Footer: a quantitative comparative genomics method for efficient recognition of cis-regulatory elements

Affiliations
Comparative Study

Footer: a quantitative comparative genomics method for efficient recognition of cis-regulatory elements

David L Corcoran et al. Genome Res. 2005 Jun.

Abstract

The search for mammalian DNA regulatory regions poses a challenging problem in computational biology. The short length of the DNA patterns compared with the size of the promoter regions and the degeneracy of the patterns makes their identification difficult. One way to overcome this problem is to use evolutionary information to reduce the number of false-positive predictions.
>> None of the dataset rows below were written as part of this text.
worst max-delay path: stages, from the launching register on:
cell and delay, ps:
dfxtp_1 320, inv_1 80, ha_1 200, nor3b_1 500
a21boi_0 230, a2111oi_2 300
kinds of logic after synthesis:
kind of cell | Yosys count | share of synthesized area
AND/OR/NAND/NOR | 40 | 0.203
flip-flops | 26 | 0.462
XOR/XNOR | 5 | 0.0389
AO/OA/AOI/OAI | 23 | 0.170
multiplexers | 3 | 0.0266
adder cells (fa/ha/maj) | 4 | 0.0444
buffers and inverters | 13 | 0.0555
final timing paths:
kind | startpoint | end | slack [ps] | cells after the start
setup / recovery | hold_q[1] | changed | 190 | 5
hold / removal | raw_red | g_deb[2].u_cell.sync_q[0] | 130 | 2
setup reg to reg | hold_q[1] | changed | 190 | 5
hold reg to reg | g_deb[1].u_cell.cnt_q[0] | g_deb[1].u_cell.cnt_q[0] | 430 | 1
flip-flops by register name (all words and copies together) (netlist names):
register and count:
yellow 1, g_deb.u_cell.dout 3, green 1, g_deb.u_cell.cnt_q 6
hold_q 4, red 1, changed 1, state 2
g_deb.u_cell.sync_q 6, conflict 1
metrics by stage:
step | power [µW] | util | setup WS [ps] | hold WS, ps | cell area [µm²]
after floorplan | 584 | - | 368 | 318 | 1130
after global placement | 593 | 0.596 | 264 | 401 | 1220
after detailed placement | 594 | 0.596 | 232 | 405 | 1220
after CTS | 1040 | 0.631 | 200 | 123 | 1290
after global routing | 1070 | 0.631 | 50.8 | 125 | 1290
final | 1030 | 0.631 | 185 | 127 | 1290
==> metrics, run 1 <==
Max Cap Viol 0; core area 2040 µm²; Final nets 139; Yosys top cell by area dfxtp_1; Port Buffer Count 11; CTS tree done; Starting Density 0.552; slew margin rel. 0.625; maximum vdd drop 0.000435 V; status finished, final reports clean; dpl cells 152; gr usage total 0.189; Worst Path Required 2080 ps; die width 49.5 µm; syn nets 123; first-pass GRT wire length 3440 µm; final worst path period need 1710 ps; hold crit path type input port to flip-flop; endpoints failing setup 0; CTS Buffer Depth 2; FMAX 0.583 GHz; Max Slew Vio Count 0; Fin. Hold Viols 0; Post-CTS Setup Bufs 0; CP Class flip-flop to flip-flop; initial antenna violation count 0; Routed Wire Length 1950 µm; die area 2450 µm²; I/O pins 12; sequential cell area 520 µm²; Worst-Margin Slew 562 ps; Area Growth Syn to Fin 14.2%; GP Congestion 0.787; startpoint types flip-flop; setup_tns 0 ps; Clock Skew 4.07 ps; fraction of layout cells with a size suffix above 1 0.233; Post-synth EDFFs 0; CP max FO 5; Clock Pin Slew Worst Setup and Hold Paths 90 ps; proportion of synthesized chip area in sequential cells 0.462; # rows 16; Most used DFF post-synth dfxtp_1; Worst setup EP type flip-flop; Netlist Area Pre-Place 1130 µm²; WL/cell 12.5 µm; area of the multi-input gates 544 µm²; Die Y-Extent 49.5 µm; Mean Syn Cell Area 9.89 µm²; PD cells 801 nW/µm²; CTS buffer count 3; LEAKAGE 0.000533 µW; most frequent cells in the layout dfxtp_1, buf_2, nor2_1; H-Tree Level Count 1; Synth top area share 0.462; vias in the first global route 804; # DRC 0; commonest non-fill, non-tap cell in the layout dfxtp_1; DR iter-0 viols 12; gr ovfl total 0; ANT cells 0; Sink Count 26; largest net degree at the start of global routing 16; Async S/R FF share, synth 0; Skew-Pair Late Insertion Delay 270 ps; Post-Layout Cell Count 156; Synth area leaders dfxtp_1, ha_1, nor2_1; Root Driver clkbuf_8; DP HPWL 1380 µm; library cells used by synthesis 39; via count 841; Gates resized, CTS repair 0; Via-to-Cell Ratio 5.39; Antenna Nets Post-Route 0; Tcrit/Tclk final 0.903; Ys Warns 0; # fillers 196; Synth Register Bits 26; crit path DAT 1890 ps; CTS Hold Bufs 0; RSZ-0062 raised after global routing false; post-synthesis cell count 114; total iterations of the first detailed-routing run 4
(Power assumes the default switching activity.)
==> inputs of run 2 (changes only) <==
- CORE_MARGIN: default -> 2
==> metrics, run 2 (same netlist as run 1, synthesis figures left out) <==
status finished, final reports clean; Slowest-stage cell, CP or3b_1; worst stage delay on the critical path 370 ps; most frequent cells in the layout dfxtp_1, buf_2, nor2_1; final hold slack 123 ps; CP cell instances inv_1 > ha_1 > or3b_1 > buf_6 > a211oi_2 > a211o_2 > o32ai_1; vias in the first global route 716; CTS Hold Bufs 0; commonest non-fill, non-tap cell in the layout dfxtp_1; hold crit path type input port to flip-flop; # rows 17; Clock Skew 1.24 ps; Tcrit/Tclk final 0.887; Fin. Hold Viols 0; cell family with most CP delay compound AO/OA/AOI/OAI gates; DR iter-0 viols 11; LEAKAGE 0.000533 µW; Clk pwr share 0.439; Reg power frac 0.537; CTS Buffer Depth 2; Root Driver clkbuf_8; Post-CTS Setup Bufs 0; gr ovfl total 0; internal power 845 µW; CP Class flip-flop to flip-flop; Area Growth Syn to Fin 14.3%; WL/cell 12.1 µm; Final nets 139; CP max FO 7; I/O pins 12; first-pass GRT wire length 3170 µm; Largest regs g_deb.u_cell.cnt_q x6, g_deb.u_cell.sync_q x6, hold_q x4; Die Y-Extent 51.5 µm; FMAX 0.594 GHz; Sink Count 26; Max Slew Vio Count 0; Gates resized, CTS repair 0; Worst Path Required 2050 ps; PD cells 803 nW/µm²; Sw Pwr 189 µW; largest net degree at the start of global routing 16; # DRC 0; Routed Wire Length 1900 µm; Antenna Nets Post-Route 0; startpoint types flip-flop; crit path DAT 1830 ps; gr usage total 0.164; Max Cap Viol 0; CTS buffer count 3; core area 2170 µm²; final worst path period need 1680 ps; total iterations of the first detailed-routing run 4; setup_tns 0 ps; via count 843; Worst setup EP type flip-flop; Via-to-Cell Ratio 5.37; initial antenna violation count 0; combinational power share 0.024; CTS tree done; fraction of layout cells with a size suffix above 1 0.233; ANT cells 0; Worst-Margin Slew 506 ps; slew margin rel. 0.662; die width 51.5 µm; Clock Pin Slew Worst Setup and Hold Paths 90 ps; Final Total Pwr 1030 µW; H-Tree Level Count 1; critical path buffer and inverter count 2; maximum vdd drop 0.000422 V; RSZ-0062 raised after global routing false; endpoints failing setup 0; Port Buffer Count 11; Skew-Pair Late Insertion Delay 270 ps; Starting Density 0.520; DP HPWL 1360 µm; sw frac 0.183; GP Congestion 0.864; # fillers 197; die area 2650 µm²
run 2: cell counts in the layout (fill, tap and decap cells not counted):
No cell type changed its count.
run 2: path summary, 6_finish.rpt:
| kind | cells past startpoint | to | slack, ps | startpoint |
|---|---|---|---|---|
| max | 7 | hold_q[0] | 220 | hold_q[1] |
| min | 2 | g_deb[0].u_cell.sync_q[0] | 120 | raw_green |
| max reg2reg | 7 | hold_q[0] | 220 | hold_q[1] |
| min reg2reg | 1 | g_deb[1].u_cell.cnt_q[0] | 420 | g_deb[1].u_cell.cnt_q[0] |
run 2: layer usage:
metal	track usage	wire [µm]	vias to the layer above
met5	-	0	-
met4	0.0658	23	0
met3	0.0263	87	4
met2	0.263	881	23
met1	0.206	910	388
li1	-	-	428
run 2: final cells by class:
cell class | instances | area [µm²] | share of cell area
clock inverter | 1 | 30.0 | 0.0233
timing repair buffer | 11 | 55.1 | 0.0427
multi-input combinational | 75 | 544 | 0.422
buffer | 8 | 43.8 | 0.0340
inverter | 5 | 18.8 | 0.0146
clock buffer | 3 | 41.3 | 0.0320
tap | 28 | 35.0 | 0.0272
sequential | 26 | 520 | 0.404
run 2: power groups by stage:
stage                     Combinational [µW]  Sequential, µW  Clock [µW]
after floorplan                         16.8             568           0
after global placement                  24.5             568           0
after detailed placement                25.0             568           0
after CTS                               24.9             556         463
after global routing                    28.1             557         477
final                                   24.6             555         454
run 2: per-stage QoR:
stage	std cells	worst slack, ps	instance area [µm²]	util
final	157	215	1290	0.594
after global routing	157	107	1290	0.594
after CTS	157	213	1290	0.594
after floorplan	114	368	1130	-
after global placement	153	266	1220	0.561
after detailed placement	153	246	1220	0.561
We developed a novel method for pattern identification that compares a pair of putative binding sites in two species (e.g., human and mouse) and assigns two probability scores based on the relative position of the sites in the promoter and their agreement with a known model of binding preferences. We tested the algorithm's ability to predict known binding sites on various promoters. Overall, it exhibited 83% sensitivity and the specificity was 72%, which is a clear improvement over existing methods. Our algorithm also successfully predicted two novel NF-kappaB binding sites in the promoter region of the mouse autotaxin gene (ATX, ENPP2), which we were able to verify by using chromatin immunoprecipitation assay coupled with quantitative real-time PCR.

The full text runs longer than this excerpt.